MATERIAL PROVIDED:
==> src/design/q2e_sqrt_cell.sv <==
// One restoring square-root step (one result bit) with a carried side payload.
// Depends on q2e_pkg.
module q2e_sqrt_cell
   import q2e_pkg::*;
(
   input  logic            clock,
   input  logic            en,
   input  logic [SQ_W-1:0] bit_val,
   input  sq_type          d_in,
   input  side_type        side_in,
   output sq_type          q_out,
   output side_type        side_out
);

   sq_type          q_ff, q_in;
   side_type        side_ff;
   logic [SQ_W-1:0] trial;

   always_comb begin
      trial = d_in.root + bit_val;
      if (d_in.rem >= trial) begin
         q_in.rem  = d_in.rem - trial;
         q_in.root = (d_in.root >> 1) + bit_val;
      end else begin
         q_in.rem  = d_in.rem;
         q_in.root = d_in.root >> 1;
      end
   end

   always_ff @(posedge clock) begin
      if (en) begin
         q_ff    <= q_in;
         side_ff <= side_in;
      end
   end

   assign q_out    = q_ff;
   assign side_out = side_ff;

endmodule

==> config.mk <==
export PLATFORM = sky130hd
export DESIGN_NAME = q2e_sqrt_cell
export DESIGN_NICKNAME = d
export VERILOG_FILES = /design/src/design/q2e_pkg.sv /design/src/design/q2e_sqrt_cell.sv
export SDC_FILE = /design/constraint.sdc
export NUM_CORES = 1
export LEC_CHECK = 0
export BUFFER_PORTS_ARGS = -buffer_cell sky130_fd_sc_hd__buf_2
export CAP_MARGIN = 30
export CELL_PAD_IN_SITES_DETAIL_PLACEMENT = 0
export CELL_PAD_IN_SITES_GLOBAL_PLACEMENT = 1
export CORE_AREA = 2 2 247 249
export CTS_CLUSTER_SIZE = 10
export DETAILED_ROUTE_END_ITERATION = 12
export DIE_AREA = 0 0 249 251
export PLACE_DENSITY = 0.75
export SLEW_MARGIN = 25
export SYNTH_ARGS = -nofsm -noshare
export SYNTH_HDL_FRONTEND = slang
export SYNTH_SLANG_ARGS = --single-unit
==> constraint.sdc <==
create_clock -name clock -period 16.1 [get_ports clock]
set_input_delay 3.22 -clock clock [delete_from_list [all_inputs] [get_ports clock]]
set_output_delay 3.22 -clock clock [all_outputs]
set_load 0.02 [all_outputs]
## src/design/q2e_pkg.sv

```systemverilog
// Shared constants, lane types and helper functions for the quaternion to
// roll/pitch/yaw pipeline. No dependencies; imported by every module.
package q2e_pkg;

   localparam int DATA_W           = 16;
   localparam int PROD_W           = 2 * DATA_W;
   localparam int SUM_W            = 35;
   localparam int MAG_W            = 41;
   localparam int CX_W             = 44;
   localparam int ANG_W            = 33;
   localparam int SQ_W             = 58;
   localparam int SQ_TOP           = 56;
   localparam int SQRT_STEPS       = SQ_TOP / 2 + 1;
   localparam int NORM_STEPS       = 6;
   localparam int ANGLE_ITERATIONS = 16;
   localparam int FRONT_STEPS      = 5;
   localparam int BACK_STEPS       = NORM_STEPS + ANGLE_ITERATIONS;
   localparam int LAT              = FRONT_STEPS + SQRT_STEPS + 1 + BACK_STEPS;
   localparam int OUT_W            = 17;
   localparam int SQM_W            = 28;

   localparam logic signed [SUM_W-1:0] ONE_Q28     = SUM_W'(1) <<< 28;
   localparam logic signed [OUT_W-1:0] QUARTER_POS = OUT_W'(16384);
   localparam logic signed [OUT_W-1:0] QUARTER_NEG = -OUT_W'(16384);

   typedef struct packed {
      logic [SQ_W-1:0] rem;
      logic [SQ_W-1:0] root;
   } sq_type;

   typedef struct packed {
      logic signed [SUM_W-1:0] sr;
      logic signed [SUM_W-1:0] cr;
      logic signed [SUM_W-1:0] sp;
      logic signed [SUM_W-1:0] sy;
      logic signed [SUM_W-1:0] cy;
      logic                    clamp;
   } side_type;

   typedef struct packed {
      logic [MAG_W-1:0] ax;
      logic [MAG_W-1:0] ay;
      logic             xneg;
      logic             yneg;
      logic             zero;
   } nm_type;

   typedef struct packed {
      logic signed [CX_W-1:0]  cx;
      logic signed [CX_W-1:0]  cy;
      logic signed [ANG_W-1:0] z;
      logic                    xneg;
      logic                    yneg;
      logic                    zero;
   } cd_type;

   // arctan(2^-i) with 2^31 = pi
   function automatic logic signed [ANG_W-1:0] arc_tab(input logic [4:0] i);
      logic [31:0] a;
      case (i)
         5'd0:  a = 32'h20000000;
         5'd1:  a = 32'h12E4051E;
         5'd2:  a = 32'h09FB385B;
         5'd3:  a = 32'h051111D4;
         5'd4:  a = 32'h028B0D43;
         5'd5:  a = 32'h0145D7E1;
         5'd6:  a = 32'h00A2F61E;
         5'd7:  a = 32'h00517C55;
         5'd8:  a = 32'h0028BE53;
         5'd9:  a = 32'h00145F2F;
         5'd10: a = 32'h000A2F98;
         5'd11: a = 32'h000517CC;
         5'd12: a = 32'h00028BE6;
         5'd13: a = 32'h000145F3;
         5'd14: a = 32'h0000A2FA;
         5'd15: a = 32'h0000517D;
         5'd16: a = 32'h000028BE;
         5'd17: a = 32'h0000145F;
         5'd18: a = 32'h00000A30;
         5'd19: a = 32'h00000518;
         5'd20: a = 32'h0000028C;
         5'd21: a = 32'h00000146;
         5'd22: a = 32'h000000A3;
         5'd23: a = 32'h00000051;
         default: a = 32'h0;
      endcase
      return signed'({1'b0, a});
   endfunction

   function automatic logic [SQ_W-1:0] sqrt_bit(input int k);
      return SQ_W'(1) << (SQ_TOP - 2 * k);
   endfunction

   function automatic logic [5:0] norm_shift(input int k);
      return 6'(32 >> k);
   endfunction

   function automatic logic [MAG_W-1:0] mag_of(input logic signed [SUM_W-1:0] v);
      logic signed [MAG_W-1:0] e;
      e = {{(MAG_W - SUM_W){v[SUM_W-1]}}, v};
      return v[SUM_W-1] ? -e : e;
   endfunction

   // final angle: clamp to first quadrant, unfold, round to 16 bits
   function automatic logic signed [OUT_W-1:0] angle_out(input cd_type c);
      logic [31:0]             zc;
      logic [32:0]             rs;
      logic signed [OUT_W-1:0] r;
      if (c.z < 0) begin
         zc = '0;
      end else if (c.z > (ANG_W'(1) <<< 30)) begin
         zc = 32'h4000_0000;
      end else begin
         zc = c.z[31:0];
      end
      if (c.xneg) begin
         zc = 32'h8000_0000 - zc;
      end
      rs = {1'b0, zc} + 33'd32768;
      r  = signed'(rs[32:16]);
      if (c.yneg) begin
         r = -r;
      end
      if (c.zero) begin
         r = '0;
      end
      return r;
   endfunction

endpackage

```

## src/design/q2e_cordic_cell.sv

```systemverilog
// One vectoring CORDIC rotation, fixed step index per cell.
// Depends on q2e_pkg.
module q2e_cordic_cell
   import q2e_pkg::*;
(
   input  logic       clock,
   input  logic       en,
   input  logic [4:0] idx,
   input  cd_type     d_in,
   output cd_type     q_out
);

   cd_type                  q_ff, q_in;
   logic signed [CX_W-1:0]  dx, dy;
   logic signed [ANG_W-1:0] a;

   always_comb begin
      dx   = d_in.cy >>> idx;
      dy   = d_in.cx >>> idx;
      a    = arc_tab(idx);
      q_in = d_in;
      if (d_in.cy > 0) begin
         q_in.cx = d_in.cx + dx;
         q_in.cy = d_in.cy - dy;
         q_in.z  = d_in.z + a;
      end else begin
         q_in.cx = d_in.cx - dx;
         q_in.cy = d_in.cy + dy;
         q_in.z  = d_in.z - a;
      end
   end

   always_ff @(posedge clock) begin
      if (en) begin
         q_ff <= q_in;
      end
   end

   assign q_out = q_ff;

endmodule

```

EXERCISE DETAILS:
Your task is to list each line of the records with the word "trial".

RESULT OF THIS TASK:
   logic [SQ_W-1:0] trial;
      trial = d_in.root + bit_val;
      if (d_in.rem >= trial) begin
         q_in.rem  = d_in.rem - trial;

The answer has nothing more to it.